→ PROBLEM TO WORK ON
In the lines below, look for "cycles". Copy each line where it appears.

→ DATA TO PROCESS

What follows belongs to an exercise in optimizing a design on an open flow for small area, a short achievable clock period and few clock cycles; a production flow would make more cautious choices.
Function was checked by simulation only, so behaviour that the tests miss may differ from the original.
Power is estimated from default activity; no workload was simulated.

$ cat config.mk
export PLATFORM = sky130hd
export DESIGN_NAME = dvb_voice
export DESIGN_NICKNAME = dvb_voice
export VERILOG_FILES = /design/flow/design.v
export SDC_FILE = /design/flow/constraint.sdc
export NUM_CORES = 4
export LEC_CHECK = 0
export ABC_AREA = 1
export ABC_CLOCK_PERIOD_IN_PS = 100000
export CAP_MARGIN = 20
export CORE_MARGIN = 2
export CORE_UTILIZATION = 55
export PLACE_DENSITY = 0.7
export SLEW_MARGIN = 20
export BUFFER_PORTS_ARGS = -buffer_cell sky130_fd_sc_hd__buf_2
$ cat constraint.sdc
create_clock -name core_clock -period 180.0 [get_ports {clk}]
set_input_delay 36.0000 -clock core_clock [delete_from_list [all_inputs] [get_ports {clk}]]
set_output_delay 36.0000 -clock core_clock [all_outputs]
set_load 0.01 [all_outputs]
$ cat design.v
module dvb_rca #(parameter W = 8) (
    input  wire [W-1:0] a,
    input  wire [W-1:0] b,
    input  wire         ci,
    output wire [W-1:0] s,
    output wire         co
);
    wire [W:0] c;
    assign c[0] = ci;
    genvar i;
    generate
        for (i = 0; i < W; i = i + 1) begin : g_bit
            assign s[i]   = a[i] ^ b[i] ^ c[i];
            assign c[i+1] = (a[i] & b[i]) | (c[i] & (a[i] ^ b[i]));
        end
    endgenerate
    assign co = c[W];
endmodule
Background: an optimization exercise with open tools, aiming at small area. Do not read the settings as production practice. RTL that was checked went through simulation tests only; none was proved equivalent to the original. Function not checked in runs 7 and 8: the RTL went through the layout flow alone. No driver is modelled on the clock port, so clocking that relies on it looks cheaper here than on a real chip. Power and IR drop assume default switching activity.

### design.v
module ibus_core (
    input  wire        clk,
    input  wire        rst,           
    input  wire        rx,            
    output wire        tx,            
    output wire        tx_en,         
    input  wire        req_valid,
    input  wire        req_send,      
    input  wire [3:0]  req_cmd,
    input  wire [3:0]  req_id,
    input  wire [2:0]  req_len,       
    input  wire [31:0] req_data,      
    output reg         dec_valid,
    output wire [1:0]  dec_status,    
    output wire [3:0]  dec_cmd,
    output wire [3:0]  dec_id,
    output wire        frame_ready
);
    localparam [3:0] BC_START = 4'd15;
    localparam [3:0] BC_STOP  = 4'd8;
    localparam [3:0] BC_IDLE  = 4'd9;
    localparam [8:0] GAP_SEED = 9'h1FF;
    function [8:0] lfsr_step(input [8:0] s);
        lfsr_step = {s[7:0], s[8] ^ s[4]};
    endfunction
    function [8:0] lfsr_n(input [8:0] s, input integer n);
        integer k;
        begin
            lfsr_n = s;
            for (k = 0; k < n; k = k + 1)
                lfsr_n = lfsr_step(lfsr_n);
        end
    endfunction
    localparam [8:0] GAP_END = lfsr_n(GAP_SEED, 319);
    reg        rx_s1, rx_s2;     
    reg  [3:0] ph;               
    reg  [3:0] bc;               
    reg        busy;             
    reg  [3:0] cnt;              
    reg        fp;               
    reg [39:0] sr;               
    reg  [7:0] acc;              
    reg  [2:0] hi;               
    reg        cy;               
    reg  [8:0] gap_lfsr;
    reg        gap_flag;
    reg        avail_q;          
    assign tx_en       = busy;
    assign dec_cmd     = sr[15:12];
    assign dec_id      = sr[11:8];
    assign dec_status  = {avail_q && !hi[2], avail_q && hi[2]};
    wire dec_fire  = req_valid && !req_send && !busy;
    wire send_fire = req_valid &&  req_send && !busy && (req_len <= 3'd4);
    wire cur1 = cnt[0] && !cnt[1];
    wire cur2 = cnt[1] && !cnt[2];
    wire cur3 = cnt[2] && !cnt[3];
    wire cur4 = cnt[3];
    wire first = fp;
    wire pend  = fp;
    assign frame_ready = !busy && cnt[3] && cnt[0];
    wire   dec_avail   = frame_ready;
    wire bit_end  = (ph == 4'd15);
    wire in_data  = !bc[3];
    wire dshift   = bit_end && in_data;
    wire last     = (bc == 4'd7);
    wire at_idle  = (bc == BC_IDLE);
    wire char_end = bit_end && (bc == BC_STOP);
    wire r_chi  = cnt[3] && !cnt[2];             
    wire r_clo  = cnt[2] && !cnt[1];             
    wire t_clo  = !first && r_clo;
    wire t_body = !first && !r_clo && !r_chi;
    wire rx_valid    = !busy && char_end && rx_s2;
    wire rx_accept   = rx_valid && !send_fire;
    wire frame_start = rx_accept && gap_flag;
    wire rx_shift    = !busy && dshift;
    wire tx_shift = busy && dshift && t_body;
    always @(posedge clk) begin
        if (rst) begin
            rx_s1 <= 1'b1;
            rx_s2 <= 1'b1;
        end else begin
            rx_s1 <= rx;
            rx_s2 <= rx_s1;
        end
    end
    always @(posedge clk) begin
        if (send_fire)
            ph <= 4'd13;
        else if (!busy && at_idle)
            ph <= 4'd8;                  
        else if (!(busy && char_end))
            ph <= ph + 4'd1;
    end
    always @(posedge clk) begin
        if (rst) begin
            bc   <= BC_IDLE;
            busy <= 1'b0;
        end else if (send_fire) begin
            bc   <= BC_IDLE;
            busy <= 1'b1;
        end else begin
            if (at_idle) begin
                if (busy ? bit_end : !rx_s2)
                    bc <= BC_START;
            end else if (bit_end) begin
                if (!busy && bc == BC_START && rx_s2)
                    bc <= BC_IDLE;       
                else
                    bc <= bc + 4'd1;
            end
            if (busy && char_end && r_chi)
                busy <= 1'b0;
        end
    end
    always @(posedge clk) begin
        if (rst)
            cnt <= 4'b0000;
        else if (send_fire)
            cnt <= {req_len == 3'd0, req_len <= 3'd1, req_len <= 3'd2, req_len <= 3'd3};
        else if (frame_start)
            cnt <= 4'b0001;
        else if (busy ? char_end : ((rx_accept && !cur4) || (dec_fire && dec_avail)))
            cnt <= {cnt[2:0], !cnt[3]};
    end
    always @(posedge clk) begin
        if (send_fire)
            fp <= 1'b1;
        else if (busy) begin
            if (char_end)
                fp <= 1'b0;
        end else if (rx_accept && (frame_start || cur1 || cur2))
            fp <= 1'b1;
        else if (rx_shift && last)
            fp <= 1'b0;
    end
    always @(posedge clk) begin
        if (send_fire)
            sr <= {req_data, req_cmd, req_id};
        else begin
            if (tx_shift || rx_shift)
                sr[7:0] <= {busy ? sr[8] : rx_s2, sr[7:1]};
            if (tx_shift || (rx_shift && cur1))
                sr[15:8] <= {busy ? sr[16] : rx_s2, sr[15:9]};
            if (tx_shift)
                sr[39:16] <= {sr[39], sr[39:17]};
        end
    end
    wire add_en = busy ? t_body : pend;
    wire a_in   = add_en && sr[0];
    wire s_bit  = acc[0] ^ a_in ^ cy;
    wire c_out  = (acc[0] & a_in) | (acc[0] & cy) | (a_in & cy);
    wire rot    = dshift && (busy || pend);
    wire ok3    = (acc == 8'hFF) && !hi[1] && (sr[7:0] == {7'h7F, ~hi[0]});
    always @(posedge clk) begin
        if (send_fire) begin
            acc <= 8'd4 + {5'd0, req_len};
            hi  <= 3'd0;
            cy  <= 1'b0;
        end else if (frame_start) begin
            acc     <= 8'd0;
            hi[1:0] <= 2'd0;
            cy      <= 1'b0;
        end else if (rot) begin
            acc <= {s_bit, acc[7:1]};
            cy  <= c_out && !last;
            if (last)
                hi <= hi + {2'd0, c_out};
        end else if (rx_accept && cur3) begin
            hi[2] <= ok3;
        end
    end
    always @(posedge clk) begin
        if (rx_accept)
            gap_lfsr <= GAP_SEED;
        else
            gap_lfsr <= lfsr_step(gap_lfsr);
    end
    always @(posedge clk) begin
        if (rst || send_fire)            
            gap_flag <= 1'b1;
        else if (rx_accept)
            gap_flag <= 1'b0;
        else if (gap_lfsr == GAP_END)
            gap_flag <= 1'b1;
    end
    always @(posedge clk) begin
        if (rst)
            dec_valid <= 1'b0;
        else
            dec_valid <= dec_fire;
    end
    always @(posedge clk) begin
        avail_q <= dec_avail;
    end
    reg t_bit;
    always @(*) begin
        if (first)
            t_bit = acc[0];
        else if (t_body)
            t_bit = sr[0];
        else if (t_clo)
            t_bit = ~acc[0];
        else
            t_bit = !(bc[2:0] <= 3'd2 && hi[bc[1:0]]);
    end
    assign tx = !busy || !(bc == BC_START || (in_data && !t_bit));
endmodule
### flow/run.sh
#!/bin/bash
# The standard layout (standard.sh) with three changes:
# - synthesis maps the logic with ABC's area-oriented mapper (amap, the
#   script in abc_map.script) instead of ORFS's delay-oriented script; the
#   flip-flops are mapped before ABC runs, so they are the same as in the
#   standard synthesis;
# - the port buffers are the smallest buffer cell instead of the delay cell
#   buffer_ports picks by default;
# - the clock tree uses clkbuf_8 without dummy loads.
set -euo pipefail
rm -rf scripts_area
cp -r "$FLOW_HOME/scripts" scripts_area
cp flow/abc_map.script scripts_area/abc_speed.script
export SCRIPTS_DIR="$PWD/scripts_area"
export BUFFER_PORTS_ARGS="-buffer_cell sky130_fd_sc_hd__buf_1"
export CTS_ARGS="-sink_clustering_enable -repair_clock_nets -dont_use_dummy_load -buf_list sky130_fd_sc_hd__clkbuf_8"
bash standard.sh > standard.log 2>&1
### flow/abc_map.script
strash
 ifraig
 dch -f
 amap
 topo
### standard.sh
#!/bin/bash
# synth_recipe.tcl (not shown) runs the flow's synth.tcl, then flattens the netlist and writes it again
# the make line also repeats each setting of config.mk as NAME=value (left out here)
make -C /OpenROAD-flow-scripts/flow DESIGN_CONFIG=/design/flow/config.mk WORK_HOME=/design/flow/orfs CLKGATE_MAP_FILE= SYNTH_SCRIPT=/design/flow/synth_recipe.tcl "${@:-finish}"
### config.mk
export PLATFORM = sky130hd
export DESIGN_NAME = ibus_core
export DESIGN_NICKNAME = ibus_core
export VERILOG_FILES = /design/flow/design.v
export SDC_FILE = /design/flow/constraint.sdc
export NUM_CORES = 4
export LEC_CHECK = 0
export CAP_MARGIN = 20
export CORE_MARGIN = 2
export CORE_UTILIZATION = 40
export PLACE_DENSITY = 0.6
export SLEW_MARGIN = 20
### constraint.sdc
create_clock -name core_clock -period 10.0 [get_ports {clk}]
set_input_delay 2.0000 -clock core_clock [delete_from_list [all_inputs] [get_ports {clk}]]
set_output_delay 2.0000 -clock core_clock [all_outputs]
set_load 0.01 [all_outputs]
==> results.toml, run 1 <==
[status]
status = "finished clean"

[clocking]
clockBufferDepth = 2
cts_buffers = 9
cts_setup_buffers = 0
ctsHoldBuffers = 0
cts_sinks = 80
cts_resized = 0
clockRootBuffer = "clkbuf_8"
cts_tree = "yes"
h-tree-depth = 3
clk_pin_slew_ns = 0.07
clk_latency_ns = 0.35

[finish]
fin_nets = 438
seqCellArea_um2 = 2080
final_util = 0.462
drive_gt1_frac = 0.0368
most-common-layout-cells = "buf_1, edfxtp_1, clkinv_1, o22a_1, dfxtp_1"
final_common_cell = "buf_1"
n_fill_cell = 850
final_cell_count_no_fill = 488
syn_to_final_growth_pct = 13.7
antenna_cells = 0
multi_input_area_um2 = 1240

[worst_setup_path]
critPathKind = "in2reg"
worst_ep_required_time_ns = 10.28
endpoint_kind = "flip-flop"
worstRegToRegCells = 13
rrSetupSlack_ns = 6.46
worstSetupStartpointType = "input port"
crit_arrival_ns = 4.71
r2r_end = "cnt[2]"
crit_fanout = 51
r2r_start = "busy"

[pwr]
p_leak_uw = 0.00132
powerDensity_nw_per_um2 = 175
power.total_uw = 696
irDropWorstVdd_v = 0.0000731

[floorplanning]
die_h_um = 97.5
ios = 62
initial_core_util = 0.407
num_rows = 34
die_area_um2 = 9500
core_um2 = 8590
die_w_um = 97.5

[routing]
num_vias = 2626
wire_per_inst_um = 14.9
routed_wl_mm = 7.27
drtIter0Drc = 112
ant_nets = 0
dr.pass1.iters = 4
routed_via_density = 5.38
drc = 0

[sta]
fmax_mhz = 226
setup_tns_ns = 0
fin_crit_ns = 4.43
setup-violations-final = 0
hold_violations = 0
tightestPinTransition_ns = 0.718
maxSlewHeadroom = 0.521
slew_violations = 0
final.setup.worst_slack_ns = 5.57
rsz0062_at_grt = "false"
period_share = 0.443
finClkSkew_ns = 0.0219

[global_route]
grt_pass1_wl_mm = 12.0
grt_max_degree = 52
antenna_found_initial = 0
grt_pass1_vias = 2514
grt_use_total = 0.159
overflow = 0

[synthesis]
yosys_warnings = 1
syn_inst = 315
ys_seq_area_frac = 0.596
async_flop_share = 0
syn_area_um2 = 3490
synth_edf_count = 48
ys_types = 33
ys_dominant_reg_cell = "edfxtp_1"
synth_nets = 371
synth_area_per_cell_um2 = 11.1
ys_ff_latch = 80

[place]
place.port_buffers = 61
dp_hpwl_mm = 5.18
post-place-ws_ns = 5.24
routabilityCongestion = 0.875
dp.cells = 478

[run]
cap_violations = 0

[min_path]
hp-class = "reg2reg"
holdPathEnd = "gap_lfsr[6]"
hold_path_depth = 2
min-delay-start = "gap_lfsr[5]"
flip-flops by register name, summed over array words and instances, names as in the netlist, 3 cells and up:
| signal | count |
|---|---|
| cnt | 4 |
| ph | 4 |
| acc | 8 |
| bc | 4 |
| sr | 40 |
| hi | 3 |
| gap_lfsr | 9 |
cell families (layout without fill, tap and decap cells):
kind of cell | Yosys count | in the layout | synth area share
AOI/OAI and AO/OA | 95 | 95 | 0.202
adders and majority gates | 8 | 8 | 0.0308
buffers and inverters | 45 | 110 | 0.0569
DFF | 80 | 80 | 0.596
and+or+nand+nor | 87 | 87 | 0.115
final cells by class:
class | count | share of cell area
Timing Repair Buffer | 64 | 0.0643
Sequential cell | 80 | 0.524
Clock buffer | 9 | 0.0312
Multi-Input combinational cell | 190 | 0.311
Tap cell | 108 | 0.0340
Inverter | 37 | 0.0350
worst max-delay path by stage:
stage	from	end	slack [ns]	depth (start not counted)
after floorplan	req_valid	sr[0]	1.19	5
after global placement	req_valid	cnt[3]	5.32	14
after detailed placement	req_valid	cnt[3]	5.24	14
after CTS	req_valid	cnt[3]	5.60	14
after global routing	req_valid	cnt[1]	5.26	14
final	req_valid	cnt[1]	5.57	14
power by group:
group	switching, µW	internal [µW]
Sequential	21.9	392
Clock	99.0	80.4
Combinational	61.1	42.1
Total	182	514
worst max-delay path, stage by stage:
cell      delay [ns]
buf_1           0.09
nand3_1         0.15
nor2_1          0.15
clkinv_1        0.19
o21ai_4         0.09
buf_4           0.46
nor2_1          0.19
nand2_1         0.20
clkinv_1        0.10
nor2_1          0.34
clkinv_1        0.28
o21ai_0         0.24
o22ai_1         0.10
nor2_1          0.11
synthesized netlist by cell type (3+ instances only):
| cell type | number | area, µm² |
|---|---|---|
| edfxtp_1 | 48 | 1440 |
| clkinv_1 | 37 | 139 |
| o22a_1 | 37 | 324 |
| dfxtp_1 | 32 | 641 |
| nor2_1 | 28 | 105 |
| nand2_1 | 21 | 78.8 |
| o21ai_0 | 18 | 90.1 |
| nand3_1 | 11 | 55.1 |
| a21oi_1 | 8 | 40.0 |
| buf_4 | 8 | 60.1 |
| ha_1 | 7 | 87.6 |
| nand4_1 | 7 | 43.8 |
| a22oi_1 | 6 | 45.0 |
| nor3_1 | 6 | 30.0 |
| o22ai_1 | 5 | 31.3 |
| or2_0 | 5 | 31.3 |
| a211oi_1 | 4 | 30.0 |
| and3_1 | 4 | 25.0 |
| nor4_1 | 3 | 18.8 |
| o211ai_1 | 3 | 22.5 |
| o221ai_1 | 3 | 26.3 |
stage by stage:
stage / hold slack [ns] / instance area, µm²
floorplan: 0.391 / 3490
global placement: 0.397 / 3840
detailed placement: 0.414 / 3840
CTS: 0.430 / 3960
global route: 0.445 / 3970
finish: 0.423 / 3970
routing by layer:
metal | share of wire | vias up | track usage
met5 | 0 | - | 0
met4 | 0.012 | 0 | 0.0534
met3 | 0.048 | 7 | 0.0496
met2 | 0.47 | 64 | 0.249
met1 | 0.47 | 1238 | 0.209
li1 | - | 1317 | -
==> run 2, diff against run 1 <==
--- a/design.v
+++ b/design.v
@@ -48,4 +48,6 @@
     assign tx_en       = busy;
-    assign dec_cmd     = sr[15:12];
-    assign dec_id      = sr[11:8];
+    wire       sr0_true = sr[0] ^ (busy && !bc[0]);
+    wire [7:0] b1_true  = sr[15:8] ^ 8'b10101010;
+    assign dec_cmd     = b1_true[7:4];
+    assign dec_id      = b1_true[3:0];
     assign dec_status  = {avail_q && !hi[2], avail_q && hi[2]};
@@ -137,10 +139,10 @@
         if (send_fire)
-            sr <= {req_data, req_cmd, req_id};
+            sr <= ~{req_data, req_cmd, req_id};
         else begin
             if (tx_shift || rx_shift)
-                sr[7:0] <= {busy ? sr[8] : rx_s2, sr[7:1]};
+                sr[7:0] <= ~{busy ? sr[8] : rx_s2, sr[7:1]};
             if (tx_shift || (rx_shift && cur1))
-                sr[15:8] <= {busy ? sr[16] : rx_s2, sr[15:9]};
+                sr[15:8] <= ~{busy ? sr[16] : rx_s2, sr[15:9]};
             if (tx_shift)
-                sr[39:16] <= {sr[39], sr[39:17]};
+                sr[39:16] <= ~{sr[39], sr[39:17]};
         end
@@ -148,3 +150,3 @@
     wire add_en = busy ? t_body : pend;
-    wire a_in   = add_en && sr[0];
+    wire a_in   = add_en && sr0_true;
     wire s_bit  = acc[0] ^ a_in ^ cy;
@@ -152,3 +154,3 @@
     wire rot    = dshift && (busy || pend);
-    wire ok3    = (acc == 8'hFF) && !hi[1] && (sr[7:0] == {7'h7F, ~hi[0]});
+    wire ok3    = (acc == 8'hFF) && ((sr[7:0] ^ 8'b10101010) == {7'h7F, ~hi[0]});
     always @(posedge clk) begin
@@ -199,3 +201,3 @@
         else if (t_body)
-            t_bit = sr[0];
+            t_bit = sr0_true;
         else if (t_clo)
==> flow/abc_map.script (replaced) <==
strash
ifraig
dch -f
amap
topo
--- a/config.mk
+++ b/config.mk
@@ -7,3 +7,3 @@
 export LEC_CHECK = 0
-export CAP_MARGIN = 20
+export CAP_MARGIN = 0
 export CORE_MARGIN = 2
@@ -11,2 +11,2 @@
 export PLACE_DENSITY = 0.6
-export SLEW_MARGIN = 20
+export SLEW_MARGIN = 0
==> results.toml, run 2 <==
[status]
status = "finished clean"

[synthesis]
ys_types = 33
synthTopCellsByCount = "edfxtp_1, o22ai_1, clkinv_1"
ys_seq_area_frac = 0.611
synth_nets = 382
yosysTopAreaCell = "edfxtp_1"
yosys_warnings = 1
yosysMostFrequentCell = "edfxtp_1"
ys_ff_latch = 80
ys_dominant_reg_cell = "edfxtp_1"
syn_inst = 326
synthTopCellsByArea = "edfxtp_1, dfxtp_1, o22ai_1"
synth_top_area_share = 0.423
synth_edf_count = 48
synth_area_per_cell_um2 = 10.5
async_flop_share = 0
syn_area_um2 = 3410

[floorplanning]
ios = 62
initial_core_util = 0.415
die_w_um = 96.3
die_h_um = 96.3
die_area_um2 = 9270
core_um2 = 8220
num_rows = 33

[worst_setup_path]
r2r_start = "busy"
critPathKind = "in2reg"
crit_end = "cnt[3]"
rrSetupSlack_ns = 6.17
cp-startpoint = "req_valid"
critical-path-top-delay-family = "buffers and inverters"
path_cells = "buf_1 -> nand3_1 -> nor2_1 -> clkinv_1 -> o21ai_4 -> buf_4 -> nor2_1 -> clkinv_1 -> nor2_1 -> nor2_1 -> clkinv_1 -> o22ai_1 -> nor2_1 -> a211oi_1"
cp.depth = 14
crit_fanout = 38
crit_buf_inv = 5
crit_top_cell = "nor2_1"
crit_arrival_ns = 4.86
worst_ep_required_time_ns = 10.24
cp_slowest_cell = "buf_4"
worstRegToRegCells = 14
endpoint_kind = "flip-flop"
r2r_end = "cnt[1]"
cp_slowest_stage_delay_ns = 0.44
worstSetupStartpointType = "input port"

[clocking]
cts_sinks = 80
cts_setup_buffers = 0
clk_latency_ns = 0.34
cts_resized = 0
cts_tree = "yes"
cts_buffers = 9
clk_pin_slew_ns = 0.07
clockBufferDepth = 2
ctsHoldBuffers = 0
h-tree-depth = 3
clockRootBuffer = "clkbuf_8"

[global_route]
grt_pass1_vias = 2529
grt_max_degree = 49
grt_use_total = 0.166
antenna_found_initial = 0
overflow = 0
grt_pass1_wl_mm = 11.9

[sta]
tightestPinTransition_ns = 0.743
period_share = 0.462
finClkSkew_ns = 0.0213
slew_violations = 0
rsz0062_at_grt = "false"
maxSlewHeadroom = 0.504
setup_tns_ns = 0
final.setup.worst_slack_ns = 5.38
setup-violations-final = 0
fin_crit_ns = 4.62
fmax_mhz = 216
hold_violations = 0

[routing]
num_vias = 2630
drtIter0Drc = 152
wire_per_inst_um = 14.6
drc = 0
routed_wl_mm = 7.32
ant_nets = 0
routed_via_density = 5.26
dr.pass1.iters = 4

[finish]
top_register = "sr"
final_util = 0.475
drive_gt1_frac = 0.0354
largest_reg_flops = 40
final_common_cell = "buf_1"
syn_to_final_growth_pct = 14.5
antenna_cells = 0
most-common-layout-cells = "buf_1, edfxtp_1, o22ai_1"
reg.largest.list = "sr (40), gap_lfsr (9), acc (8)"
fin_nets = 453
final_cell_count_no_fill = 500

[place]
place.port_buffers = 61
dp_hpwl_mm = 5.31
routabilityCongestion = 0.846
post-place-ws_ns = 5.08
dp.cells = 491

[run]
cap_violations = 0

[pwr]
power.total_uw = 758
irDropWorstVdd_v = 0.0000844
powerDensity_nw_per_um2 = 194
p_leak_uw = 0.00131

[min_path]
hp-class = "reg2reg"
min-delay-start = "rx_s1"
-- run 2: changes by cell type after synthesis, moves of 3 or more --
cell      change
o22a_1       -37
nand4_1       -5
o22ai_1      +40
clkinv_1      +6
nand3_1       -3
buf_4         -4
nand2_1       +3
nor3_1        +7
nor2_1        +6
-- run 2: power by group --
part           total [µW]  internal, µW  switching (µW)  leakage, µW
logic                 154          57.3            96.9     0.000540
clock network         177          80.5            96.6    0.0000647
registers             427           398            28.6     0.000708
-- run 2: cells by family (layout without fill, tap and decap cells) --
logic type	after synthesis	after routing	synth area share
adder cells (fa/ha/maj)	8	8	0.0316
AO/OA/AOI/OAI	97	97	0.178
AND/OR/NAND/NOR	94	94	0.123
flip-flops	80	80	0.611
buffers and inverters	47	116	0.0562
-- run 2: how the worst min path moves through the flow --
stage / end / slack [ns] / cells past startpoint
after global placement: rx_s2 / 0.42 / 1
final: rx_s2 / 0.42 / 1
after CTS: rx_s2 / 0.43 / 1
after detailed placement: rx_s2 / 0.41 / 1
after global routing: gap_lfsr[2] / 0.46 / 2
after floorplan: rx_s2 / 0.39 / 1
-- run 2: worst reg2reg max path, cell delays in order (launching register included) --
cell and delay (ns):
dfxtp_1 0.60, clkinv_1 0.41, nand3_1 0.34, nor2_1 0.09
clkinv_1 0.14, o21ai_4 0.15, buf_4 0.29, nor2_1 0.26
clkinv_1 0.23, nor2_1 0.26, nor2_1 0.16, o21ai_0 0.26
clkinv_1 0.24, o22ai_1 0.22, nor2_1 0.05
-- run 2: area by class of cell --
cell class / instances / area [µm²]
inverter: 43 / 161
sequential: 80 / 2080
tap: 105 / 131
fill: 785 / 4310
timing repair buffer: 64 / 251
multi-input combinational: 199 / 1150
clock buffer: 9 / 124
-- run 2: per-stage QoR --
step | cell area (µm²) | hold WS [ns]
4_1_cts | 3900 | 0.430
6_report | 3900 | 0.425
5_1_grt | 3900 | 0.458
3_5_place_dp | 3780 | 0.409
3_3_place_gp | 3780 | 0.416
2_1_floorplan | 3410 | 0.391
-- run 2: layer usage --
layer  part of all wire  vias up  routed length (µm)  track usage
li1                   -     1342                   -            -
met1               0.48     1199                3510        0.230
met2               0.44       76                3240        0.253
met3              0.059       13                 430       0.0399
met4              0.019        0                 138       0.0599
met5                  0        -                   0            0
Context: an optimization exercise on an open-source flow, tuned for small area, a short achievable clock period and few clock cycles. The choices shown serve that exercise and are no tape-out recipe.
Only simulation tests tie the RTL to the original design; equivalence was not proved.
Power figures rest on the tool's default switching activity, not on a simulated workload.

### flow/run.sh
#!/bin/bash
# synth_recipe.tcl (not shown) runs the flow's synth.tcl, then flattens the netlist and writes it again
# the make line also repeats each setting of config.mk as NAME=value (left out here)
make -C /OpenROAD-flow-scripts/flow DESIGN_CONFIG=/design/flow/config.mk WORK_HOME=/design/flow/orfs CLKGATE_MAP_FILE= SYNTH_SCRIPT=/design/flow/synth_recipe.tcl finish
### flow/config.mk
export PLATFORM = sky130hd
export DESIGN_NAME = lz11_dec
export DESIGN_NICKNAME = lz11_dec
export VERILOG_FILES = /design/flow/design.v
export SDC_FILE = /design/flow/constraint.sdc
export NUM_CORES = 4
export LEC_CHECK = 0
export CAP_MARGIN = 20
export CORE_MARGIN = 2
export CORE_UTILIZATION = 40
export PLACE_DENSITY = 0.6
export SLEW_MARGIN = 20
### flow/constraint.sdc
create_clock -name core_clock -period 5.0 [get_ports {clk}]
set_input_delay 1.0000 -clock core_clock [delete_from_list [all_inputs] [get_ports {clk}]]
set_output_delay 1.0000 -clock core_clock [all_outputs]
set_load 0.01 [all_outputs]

→ RESPONSE TO THE EXERCISE
What follows belongs to an exercise in optimizing a design on an open flow for small area, a short achievable clock period and few clock cycles; a production flow would make more cautious choices.
Context: an optimization exercise on an open-source flow, tuned for small area, a short achievable clock period and few clock cycles. The choices shown serve that exercise and are no tape-out recipe.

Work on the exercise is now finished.